■ EXERCISE DETAILS
Start to finish, copy the data exactly.

=== Section Start ===

What follows belongs to an exercise in optimizing a design on an open flow for small area, a short achievable clock period and few clock cycles per item; a production flow would make more cautious choices. At most, simulation tests tie the RTL to the original design; equivalence was not proved. Power figures rest on the tool's default switching activity, not on a simulated workload.

## ct_meas
module ct_meas (
    input  wire        clk,
    input  wire        rst,         
    input  wire        start,       
    input  wire        mode,        
    input  wire [1:0]  chan,        
    input  wire [15:0] raw,         
    output reg         ready,
    output reg         done,
    output reg         accept,
    output reg  [1:0]  chan_next,
    output wire [34:0] ohms,
    output wire [15:0] vmv,
    output wire [27:0] digits,      
    output reg         alert
);
Size in the first run: about 150 flip-flops, ~0.011 mm² of cells after synthesis.
Settings: LEC_CHECK=0, CAP_MARGIN=20, CORE_MARGIN=2, CORE_UTILIZATION=40, CTS_BUF_LIST=sky130_fd_sc_hd__clkbuf_4 sky130_fd_sc_hd__clkbuf_8, SETUP_SLACK_MARGIN=5, SLEW_MARGIN=20; clock period 10.0 ns.
standard.sh (not shown) runs the stock make flow with config.mk's settings and CLKGATE_MAP_FILE= SYNTH_SCRIPT=/design/flow/synth_recipe.tcl, a recipe that flattens the netlist after the stock synthesis.
==> flow/flow/run.sh <==
#!/bin/bash
# Own flow: the standard layout (standard synthesis unchanged), with
# - port buffers of a plain buffer cell (every port still gets one).
set -euo pipefail
MARGIN=$(cat flow/margin.txt)
PORTBUF=$(cat flow/portbuf.txt)
bash standard.sh SETUP_SLACK_MARGIN="$MARGIN" "BUFFER_PORTS_ARGS=-buffer_cell $PORTBUF" finish > flow_standard.log 2>&1
==> flow/flow/margin.txt <==
6.25
==> flow/flow/portbuf.txt <==
sky130_fd_sc_hd__buf_2
Testbench counts at the start, summed over its fixed seeds: cycles 29,389, items 2,048.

=== Section End ===

■ RESPONSE BOX
What follows belongs to an exercise in optimizing a design on an open flow for small area, a short achievable clock period and few clock cycles per item; a production flow would make more cautious choices. At most, simulation tests tie the RTL to the original design; equivalence was not proved. Power figures rest on the tool's default switching activity, not on a simulated workload.

## ct_meas
module ct_meas (
    input  wire        clk,
    input  wire        rst,         
    input  wire        start,       
    input  wire        mode,        
    input  wire [1:0]  chan,        
    input  wire [15:0] raw,         
    output reg         ready,
    output reg         done,
    output reg         accept,
    output reg  [1:0]  chan_next,
    output wire [34:0] ohms,
    output wire [15:0] vmv,
    output wire [27:0] digits,      
    output reg         alert
);
Size in the first run: about 150 flip-flops, ~0.011 mm² of cells after synthesis.
Settings: LEC_CHECK=0, CAP_MARGIN=20, CORE_MARGIN=2, CORE_UTILIZATION=40, CTS_BUF_LIST=sky130_fd_sc_hd__clkbuf_4 sky130_fd_sc_hd__clkbuf_8, SETUP_SLACK_MARGIN=5, SLEW_MARGIN=20; clock period 10.0 ns.
standard.sh (not shown) runs the stock make flow with config.mk's settings and CLKGATE_MAP_FILE= SYNTH_SCRIPT=/design/flow/synth_recipe.tcl, a recipe that flattens the netlist after the stock synthesis.
==> flow/flow/run.sh <==
#!/bin/bash
# Own flow: the standard layout (standard synthesis unchanged), with
# - port buffers of a plain buffer cell (every port still gets one).
set -euo pipefail
MARGIN=$(cat flow/margin.txt)
PORTBUF=$(cat flow/portbuf.txt)
bash standard.sh SETUP_SLACK_MARGIN="$MARGIN" "BUFFER_PORTS_ARGS=-buffer_cell $PORTBUF" finish > flow_standard.log 2>&1
==> flow/flow/margin.txt <==
6.25
==> flow/flow/portbuf.txt <==
sky130_fd_sc_hd__buf_2
Testbench counts at the start, summed over its fixed seeds: cycles 29,389, items 2,048.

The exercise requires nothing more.